Indeed, we are currently focusing on storing points in a table and we are not planning to specify the format for spatial indices (for now). I think there are too many different strategies and the best one is likely application dependent, so I think it doesn't make sense to standardize that. I am definitely open to adding specs for some common spatial indices (e.g., octree, rtree) at some point once we have the basic table spec nailed down.

The pattern I would advocate for is that one queries the spatial index (e.g., octree) to look up the rows to fetch from the table for rendering. The table can be chunked along the rows, so this will allow points to be loaded lazily. Of course, the performance will depending on your chunking and the ordering of your table.

What do you think @oeway , does this sound reasonable?

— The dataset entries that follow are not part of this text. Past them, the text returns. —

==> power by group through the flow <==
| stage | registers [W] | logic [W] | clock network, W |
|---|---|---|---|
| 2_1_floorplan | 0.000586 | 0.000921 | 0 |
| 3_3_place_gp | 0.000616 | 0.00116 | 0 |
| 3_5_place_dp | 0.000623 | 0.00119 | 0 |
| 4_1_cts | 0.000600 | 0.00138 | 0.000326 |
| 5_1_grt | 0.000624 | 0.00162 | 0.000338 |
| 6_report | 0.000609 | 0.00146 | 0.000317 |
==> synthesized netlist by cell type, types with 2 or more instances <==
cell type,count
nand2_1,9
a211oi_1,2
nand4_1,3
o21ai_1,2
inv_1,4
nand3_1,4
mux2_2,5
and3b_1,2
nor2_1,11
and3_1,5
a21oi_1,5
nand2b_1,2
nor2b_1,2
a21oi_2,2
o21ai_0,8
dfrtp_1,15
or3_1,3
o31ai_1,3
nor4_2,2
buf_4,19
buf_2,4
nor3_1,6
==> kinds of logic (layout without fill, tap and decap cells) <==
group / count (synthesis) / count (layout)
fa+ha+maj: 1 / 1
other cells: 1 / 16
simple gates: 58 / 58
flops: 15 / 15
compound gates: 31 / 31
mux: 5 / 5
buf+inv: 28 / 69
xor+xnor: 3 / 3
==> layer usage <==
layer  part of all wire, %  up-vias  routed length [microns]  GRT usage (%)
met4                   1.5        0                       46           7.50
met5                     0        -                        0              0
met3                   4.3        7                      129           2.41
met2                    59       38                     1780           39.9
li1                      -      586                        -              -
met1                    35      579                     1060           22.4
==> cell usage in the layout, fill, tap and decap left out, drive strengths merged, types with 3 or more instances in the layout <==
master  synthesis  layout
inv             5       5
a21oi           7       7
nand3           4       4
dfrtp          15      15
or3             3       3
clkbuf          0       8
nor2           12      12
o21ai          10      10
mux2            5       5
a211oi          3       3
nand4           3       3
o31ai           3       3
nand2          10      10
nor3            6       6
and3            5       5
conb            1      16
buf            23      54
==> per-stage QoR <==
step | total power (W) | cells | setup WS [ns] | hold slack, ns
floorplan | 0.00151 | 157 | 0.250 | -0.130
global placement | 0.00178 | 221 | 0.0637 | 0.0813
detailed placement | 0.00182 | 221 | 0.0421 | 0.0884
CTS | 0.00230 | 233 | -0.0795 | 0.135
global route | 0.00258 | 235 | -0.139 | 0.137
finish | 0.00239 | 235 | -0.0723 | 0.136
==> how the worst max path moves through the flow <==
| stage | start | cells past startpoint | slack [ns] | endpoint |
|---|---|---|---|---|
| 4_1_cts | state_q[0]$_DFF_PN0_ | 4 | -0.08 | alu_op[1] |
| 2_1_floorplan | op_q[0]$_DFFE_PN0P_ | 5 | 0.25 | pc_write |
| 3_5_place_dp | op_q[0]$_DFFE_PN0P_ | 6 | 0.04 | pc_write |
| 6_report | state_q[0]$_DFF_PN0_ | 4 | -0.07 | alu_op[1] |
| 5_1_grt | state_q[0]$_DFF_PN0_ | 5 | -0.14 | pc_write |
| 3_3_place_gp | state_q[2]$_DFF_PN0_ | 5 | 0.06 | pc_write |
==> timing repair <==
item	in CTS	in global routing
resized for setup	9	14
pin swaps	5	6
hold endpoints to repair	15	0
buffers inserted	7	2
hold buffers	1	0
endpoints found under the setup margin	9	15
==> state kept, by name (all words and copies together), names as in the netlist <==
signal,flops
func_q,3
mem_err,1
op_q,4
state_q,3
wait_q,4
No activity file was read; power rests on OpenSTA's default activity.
### config.mk
export PLATFORM = sky130hd
export DESIGN_NAME = gf_mul_mod_359_seq
export DESIGN_NICKNAME = d
export VERILOG_FILES = /design/src/rtl/gf_mul_mod_359_seq.sv
export SDC_FILE = /design/constraint.sdc
export NUM_CORES = 1
export LEC_CHECK = 0
export ABC_AREA = 1
export CORE_MARGIN = 4
export CORE_UTILIZATION = 55
export CTS_CLUSTER_DIAMETER = 50
export CTS_CLUSTER_SIZE = 28
export DETAILED_ROUTE_END_ITERATION = 10
export GPL_TIMING_DRIVEN = 0
export HOLD_SLACK_MARGIN = 0.1
export PLACE_DENSITY_LB_ADDON = 0.15
export SLEW_MARGIN = 20
export SYNTH_ARGS = -nofsm -noshare
export SYNTH_HDL_FRONTEND = slang
export SYNTH_SLANG_ARGS = --single-unit
### constraint.sdc
create_clock -name clk -period 7.6 [get_ports clk]
set_input_delay 1.9 -clock clk [delete_from_list [all_inputs] [get_ports clk]]
set_output_delay 1.9 -clock clk [all_outputs]
set_load 0.02 [all_outputs]
## src/rtl/sha256_pkg.sv

```systemverilog
// Shared SHA-256 definitions: word/window geometry, schedule modes and the
// small sigma functions used by the message schedule and compression stages.
package sha256_pkg;

   localparam int WORD_W    = 32;
   localparam int WIN_WORDS = 16;
   localparam int WIN_W     = WORD_W * WIN_WORDS;
   localparam int T_W       = 6;

   // Schedule expansion modes; reserved behaves like full expansion.
   typedef enum logic [1:0] {
      MODE_FULL      = 2'd0,
      MODE_NO_S0     = 2'd1,
      MODE_NO_S0_W16 = 2'd2,
      MODE_RSVD      = 2'd3
   } w_mode_e;

   function automatic logic [WORD_W-1:0] rotr(input logic [WORD_W-1:0] x, input int unsigned n);
      return (x >> n) | (x << (WORD_W - n));
   endfunction

   function automatic logic [WORD_W-1:0] ssig0(input logic [WORD_W-1:0] x);
      return rotr(x, 7) ^ rotr(x, 18) ^ (x >> 3);
   endfunction

   function automatic logic [WORD_W-1:0] ssig1(input logic [WORD_W-1:0] x);
      return rotr(x, 17) ^ rotr(x, 19) ^ (x >> 10);
   endfunction

endpackage

```

## src/rtl/sha256_w_word.sv

```systemverilog
// Single-word combinational schedule expander with term-dropping modes.
module sha256_w_word
   import sha256_pkg::*;
(
   input  logic [WORD_W-1:0] w_m2,
   input  logic [WORD_W-1:0] w_m7,
   input  logic [WORD_W-1:0] w_m15,
   input  logic [WORD_W-1:0] w_m16,
   input  logic [1:0]        mode,
   input  logic              in_range,
   output logic [WORD_W-1:0] w_new
);

   logic [WORD_W-1:0] s0_term;
   logic [WORD_W-1:0] w16_term;

   // Select the optional terms per mode, then sum; words past t=63 are zero.
   always_comb begin
      s0_term  = ssig0(w_m15);
      w16_term = w_m16;
      case (w_mode_e'(mode))
         MODE_NO_S0: begin
            s0_term = '0;
         end
         MODE_NO_S0_W16: begin
            s0_term  = '0;
            w16_term = '0;
         end
         default: begin
         end
      endcase
      w_new = in_range ? (ssig1(w_m2) + w_m7 + s0_term + w16_term) : '0;
   end

endmodule

```

## src/rtl/sha256_w_sched_stage.sv

```systemverilog
// SHA-256 message-schedule pipeline stage: expands NEW_W words from a
// 16-word sliding window and registers the shifted window behind a
// valid/ready handshake with a one-entry skid buffer.
module sha256_w_sched_stage
   import sha256_pkg::*;
#(
   parameter int NEW_W = 1,
   parameter int TAG_W = 8
) (
   input  logic             CLK,
   input  logic             RST,
   input  logic             in_valid,
   output logic             in_ready,
   input  logic [WIN_W-1:0] in_win,
   input  logic [T_W-1:0]   in_t,
   input  logic [1:0]       in_mode,
   input  logic [TAG_W-1:0] in_tag,
   output logic             out_valid,
   input  logic             out_ready,
   output logic [WIN_W-1:0] out_win,
   output logic [T_W-1:0]   out_t,
   output logic [1:0]       out_mode,
   output logic [TAG_W-1:0] out_tag,
   output logic             out_last
);

   localparam int PAY_W = WIN_W + T_W + 2 + 1 + TAG_W;

   // ext[0..15] is the incoming window, ext[16+k] the k-th new word.
   logic [WORD_W-1:0] ext [WIN_WORDS+NEW_W];
   logic [WIN_W-1:0]  new_win;
   logic [T_W:0]      t_sum;
   logic [T_W-1:0]    new_t;
   logic              new_last;
   logic [PAY_W-1:0]  new_pay;

   genvar gj, gk;
   generate
      for (gj = 0; gj < WIN_WORDS; gj++) begin : g_unpack
         assign ext[gj] = in_win[WIN_W-1-WORD_W*gj -: WORD_W];
      end

      for (gk = 0; gk < NEW_W; gk++) begin : g_chain
         logic [T_W:0] idx;
         logic         in_range;
         assign idx      = {1'b0, in_t} + (T_W+1)'(gk);
         assign in_range = (idx <= (T_W+1)'(63));
         sha256_w_word u_word (
            .w_m2     (ext[14+gk]),
            .w_m7     (ext[9+gk]),
            .w_m15    (ext[1+gk]),
            .w_m16    (ext[gk]),
            .mode     (in_mode),
            .in_range (in_range),
            .w_new    (ext[WIN_WORDS+gk])
         );
      end

      for (gj = 0; gj < WIN_WORDS; gj++) begin : g_pack
         assign new_win[WIN_W-1-WORD_W*gj -: WORD_W] = ext[NEW_W+gj];
      end
   endgenerate

   // t_sum reaching 64 means word 63 was produced; out_t saturates there.
   assign t_sum    = {1'b0, in_t} + (T_W+1)'(NEW_W);
   assign new_last = t_sum[T_W];
   assign new_t    = t_sum[T_W] ? {T_W{1'b1}} : t_sum[T_W-1:0];
   assign new_pay  = {new_win, new_t, in_mode, new_last, in_tag};

   logic             out_valid_q, out_valid_d;
   logic             skid_valid_q, skid_valid_d;
   logic [PAY_W-1:0] out_pay_q, out_pay_d;
   logic [PAY_W-1:0] skid_pay_q, skid_pay_d;
   logic             in_fire;

   assign in_ready = ~skid_valid_q;
   assign in_fire  = in_valid & in_ready;

   // Output register refills from skid first, then from input; a stalled
   // output diverts an accepted input into the skid entry.
   always_comb begin
      out_valid_d  = out_valid_q;
      out_pay_d    = out_pay_q;
      skid_valid_d = skid_valid_q;
      skid_pay_d   = skid_pay_q;
      if (!out_valid_q || out_ready) begin
         if (skid_valid_q) begin
            out_valid_d  = 1'b1;
            out_pay_d    = skid_pay_q;
            skid_valid_d = 1'b0;
         end else if (in_fire) begin
            out_valid_d = 1'b1;
            out_pay_d   = new_pay;
         end else begin
            out_valid_d = 1'b0;
         end
      end else if (in_fire) begin
         skid_valid_d = 1'b1;
         skid_pay_d   = new_pay;
      end
   end

   // State registers with asynchronous active-low clear.
   always_ff @(posedge CLK or negedge RST) begin
      if (!RST) begin
         out_valid_q  <= 1'b0;
         skid_valid_q <= 1'b0;
         out_pay_q    <= '0;
         skid_pay_q   <= '0;
      end else begin
         out_valid_q  <= out_valid_d;
         skid_valid_q <= skid_valid_d;
         out_pay_q    <= out_pay_d;
         skid_pay_q   <= skid_pay_d;
      end
   end

   assign out_valid = out_valid_q;
   assign {out_win, out_t, out_mode, out_last, out_tag} = out_pay_q;

endmodule

```

## config.mk

```make
export PLATFORM = sky130hd
export DESIGN_NAME = sha256_w_sched_stage
export DESIGN_NICKNAME = d
export VERILOG_FILES = /design/src/rtl/sha256_pkg.sv /design/src/rtl/sha256_w_word.sv /design/src/rtl/sha256_w_sched_stage.sv
export SDC_FILE = /design/constraint.sdc
export NUM_CORES = 2
export LEC_CHECK = 0
export ABC_AREA = 1
export ABC_CLOCK_PERIOD_IN_PS = 3900
export CORE_AREA = 2 2 417 419
export CTS_CLUSTER_SIZE = 8
export DETAILED_ROUTE_END_ITERATION = 8
export DIE_AREA = 0 0 419 421
export GPL_ROUTABILITY_DRIVEN = 0
export PLACE_DENSITY = 0.59
export SLEW_MARGIN = 25
export SYNTH_ARGS = -nofsm -noshare
export SYNTH_HDL_FRONTEND = slang
export SYNTH_HIERARCHICAL = 1
export SYNTH_SLANG_ARGS = --single-unit
```

## constraint.sdc

```tcl
create_clock -name CLK -period 3.9 [get_ports CLK]
set_input_delay 0.78 -clock CLK [delete_from_list [all_inputs] [get_ports CLK]]
set_output_delay 0.78 -clock CLK [all_outputs]
set_load 0.01 [all_outputs]
```
===== src/flat_wrapper.sv =====
// flat-port wrapper written by rule: the top's interface ports become plain ports
module inst_prefetch_buf_flat 
#(
   parameter int unsigned DEPTH    = 4,
   parameter logic [31:0] RESET_PC = 32'h0000_0000
)
  (clk, rst, bus_mem_req_o, bus_mem_addr_o, bus_if_valid_o, bus_if_pc_o, bus_if_inst_o, bus_mem_ack_i, bus_mem_rdata_i, bus_stall_i, bus_flush_i, bus_flush_pc_i);
  inst_prefetch_buf_if bus_i ();
  input  logic clk;
  input  logic rst;
  output wire logic [$bits(bus_i.mem_req_o)-1:0] bus_mem_req_o;
  output wire logic [$bits(bus_i.mem_addr_o)-1:0] bus_mem_addr_o;
  output wire logic [$bits(bus_i.if_valid_o)-1:0] bus_if_valid_o;
  output wire logic [$bits(bus_i.if_pc_o)-1:0] bus_if_pc_o;
  output wire logic [$bits(bus_i.if_inst_o)-1:0] bus_if_inst_o;
  input wire logic [$bits(bus_i.mem_ack_i)-1:0] bus_mem_ack_i;
  input wire logic [$bits(bus_i.mem_rdata_i)-1:0] bus_mem_rdata_i;
  input wire logic [$bits(bus_i.stall_i)-1:0] bus_stall_i;
  input wire logic [$bits(bus_i.flush_i)-1:0] bus_flush_i;
  input wire logic [$bits(bus_i.flush_pc_i)-1:0] bus_flush_pc_i;
  assign bus_mem_req_o = bus_i.mem_req_o;
  assign bus_mem_addr_o = bus_i.mem_addr_o;
  assign bus_if_valid_o = bus_i.if_valid_o;
  assign bus_if_pc_o = bus_i.if_pc_o;
  assign bus_if_inst_o = bus_i.if_inst_o;
  assign bus_i.mem_ack_i = bus_mem_ack_i;
  assign bus_i.mem_rdata_i = bus_mem_rdata_i;
  assign bus_i.stall_i = bus_stall_i;
  assign bus_i.flush_i = bus_flush_i;
  assign bus_i.flush_pc_i = bus_flush_pc_i;
  inst_prefetch_buf #(.DEPTH(DEPTH), .RESET_PC(RESET_PC)) u_core (.clk(clk), .rst(rst), .bus(bus_i));
endmodule

===== config.mk =====
export PLATFORM = sky130hd
export DESIGN_NAME = inst_prefetch_buf_flat
export DESIGN_NICKNAME = d
export VERILOG_FILES = /design/src/rtl/inst_prefetch_buf_if.sv /design/src/rtl/inst_prefetch_buf.sv /design/src/flat_wrapper.sv
export SDC_FILE = /design/constraint.sdc
export NUM_CORES = 1
export LEC_CHECK = 0
export BUFFER_PORTS_ARGS = -buffer_cell sky130_fd_sc_hd__buf_2
export CORE_MARGIN = 2
export CORE_UTILIZATION = 45
export CTS_CLUSTER_SIZE = 20
export DETAILED_ROUTE_END_ITERATION = 10
export SLEW_MARGIN = 20
export SYNTH_ARGS = -nofsm -noshare
export SYNTH_HDL_FRONTEND = slang
export SYNTH_SLANG_ARGS = --single-unit
export TNS_END_PERCENT = 5

===== constraint.sdc =====
create_clock -name clk -period 3.4 [get_ports clk]
set_clock_uncertainty 0.2 [all_clocks]
set_input_delay 0.68 -clock clk [delete_from_list [all_inputs] [get_ports clk]]
set_output_delay 0.68 -clock clk [all_outputs]
set_load 0.05 [all_outputs]
`config.mk`:
```
export PLATFORM = sky130hd
export DESIGN_NAME = ddr_wr_burst_tx
export DESIGN_NICKNAME = d
export VERILOG_FILES = /design/src/rtl/ddr_wr_burst_tx.sv
export SDC_FILE = /design/constraint.sdc
export NUM_CORES = 1
export LEC_CHECK = 0
export CAP_MARGIN = 20
export CELL_PAD_IN_SITES_DETAIL_PLACEMENT = 1
export CELL_PAD_IN_SITES_GLOBAL_PLACEMENT = 2
export CORE_ASPECT_RATIO = 0.8
export CORE_MARGIN = 2
export CORE_UTILIZATION = 25
export DETAILED_ROUTE_END_ITERATION = 10
export PLACE_DENSITY = 0.69
export SLEW_MARGIN = 20
export SYNTH_ARGS = -nofsm -noshare
export SYNTH_HDL_FRONTEND = slang
export SYNTH_SLANG_ARGS = --single-unit
export TNS_END_PERCENT = 50
```
`constraint.sdc`:
```
create_clock -name clk -period 1.3 [get_ports clk]
set_input_delay 0.325 -clock clk [delete_from_list [all_inputs] [get_ports clk]]
set_output_delay 0.325 -clock clk [all_outputs]
set_load 0.05 [all_outputs]
```
File: config.mk
export PLATFORM = sky130hd
export DESIGN_NAME = tone_scheduler_flat
export DESIGN_NICKNAME = d
export VERILOG_FILES = /design/src/rtl/tone_scheduler_if.sv /design/src/rtl/tone_scheduler.sv /design/src/flat_wrapper.sv
export SDC_FILE = /design/constraint.sdc
export NUM_CORES = 1
export LEC_CHECK = 0
export ABC_AREA = 1
export CAP_MARGIN = 20
export CORE_ASPECT_RATIO = 0.7
export CORE_UTILIZATION = 35
export CTS_BUF_LIST = sky130_fd_sc_hd__clkbuf_4 sky130_fd_sc_hd__clkbuf_8
export DETAILED_ROUTE_END_ITERATION = 16
export PLACE_DENSITY = 0.59
export SLEW_MARGIN = 20
export SYNTH_ARGS = -nofsm -noshare
export SYNTH_HDL_FRONTEND = slang
export SYNTH_SLANG_ARGS = --single-unit
File: constraint.sdc
create_clock -name clk_50MHz -period 1.6 [get_ports clk_50MHz]
set_input_delay 0.4 -clock clk_50MHz [delete_from_list [all_inputs] [get_ports clk_50MHz]]
set_output_delay 0.4 -clock clk_50MHz [all_outputs]
set_load 0.1 [all_outputs]
===== src/rtl/mem_arbiter.sv =====
// Two-client arbiter/sequencer for a single-port SRAM with 1-cycle registered read.
// Define MEM_ARB_RR_EN for round-robin contention; default is fixed priority to client 0.

module mem_arb_rsp_lane #(
   parameter int   DATA_WIDTH = 16,
   parameter logic ID         = 1'b0
) (
   input  logic                  clk,
   input  logic                  rst_n,
   input  logic                  s1_vld,
   input  logic                  s1_id,
   input  logic [DATA_WIDTH-1:0] mem_dout,
   output logic                  rsp_valid,
   output logic [DATA_WIDTH-1:0] rsp_rdata
);
   logic hit;

   assign hit = s1_vld && (s1_id == ID);

   // rdata is held between responses so a client may sample it late
   always_ff @(posedge clk or negedge rst_n) begin
      if (!rst_n) begin
         rsp_valid <= 1'b0;
         rsp_rdata <= '0;
      end else begin
         rsp_valid <= hit;
         if (hit) rsp_rdata <= mem_dout;
      end
   end
endmodule

module mem_arbiter #(
   parameter int ADDR_WIDTH = 8,
   parameter int DATA_WIDTH = 16
) (
   input  logic                  clk,
   input  logic                  rst_n,
   input  logic                  req0_valid,
   output logic                  req0_ready,
   input  logic                  req0_we,
   input  logic [ADDR_WIDTH-1:0] req0_addr,
   input  logic [DATA_WIDTH-1:0] req0_wdata,
   input  logic                  req1_valid,
   output logic                  req1_ready,
   input  logic                  req1_we,
   input  logic [ADDR_WIDTH-1:0] req1_addr,
   input  logic [DATA_WIDTH-1:0] req1_wdata,
   output logic                  rsp0_valid,
   output logic [DATA_WIDTH-1:0] rsp0_rdata,
   output logic                  rsp1_valid,
   output logic [DATA_WIDTH-1:0] rsp1_rdata,
   output logic                  mem_ce,
   output logic                  mem_we,
   output logic [ADDR_WIDTH-1:0] mem_addr,
   output logic [DATA_WIDTH-1:0] mem_din,
   input  logic [DATA_WIDTH-1:0] mem_dout
);
   localparam int NUM_CLIENTS = 2;

   typedef struct packed {
      logic                  we;
      logic [ADDR_WIDTH-1:0] addr;
      logic [DATA_WIDTH-1:0] wdata;
   } req_t;

   req_t [NUM_CLIENTS-1:0]                  req;
   logic [NUM_CLIENTS-1:0]                  valid;
   logic [NUM_CLIENTS-1:0]                  gnt;
   logic                                    sel;
   logic                                    last_gnt;
   logic                                    s1_vld;
   logic                                    s1_id;
   logic [NUM_CLIENTS-1:0]                  rsp_valid;
   logic [NUM_CLIENTS-1:0][DATA_WIDTH-1:0] rsp_rdata;

   assign req[0] = {req0_we, req0_addr, req0_wdata};
   assign req[1] = {req1_we, req1_addr, req1_wdata};
   assign valid  = {req1_valid, req0_valid};

   // grant is gated by rst_n so no handshake can complete while in reset
   always_comb begin
      gnt = '0;
      if (rst_n) begin
         if (&valid) begin
`ifdef MEM_ARB_RR_EN
            if (last_gnt) gnt[0] = 1'b1;
            else          gnt[1] = 1'b1;
`else
            gnt[0] = 1'b1;
`endif
         end else begin
            gnt = valid;
         end
      end
   end

   assign req0_ready = gnt[0];
   assign req1_ready = gnt[1];

   // ungranted cycles leave the client-0 address/data on the port
   assign sel      = gnt[1];
   assign mem_ce   = |gnt;
   assign mem_we   = mem_ce & req[sel].we;
   assign mem_addr = req[sel].addr;
   assign mem_din  = req[sel].wdata;

   always_ff @(posedge clk or negedge rst_n) begin
      if (!rst_n) begin
         last_gnt <= 1'b1;
         s1_vld   <= 1'b0;
         s1_id    <= 1'b0;
      end else begin
         last_gnt <= gnt[1] | (last_gnt & ~gnt[0]);
         s1_vld   <= mem_ce & ~mem_we;
         s1_id    <= sel;
      end
   end

   for (genvar i = 0; i < NUM_CLIENTS; i++) begin : g_lane
      mem_arb_rsp_lane #(
         .DATA_WIDTH (DATA_WIDTH),
         .ID         (1'(i))
      ) u_lane (
         .clk       (clk),
         .rst_n     (rst_n),
         .s1_vld    (s1_vld),
         .s1_id     (s1_id),
         .mem_dout  (mem_dout),
         .rsp_valid (rsp_valid[i]),
         .rsp_rdata (rsp_rdata[i])
      );
   end

   assign rsp0_valid = rsp_valid[0];
   assign rsp1_valid = rsp_valid[1];
   assign rsp0_rdata = rsp_rdata[0];
   assign rsp1_rdata = rsp_rdata[1];
endmodule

oeway commented 2 years ago

Hey,

@joshmoore Would it make sense to consider the spatial partitioning information as some sort of annotation to the x,y,z columns?

@kevinyamauchi Good to see you here too! Yes, I think it does! It will be certainly useful for the use case I am targeting (i.e. SMLM data), I can also see it will be super useful to store massive scatter plots, e.g. generated from scRNA-seq.

I just did a quick read in your existing PR. In practice, if we do want to support octree (that's the one mostly used for displaying LiDAR sensory data and has been proven to work with enven trillions of points for browser-based visualization), would it mean we just add additional tables to var? I would be happy to work with any of you to make a data loader to bridge with the potree viewer (the one I am using now).

ivirshup commented 2 years ago

Would it make sense to consider the spatial partitioning information as some sort of annotation to the x,y,z columns?

I think it might make sense to consider spatial indexing as a property of the coordinate array. Especially if you have the same points represented in different coordinate spaces (e.g. slide by itself, slide aligned in stack).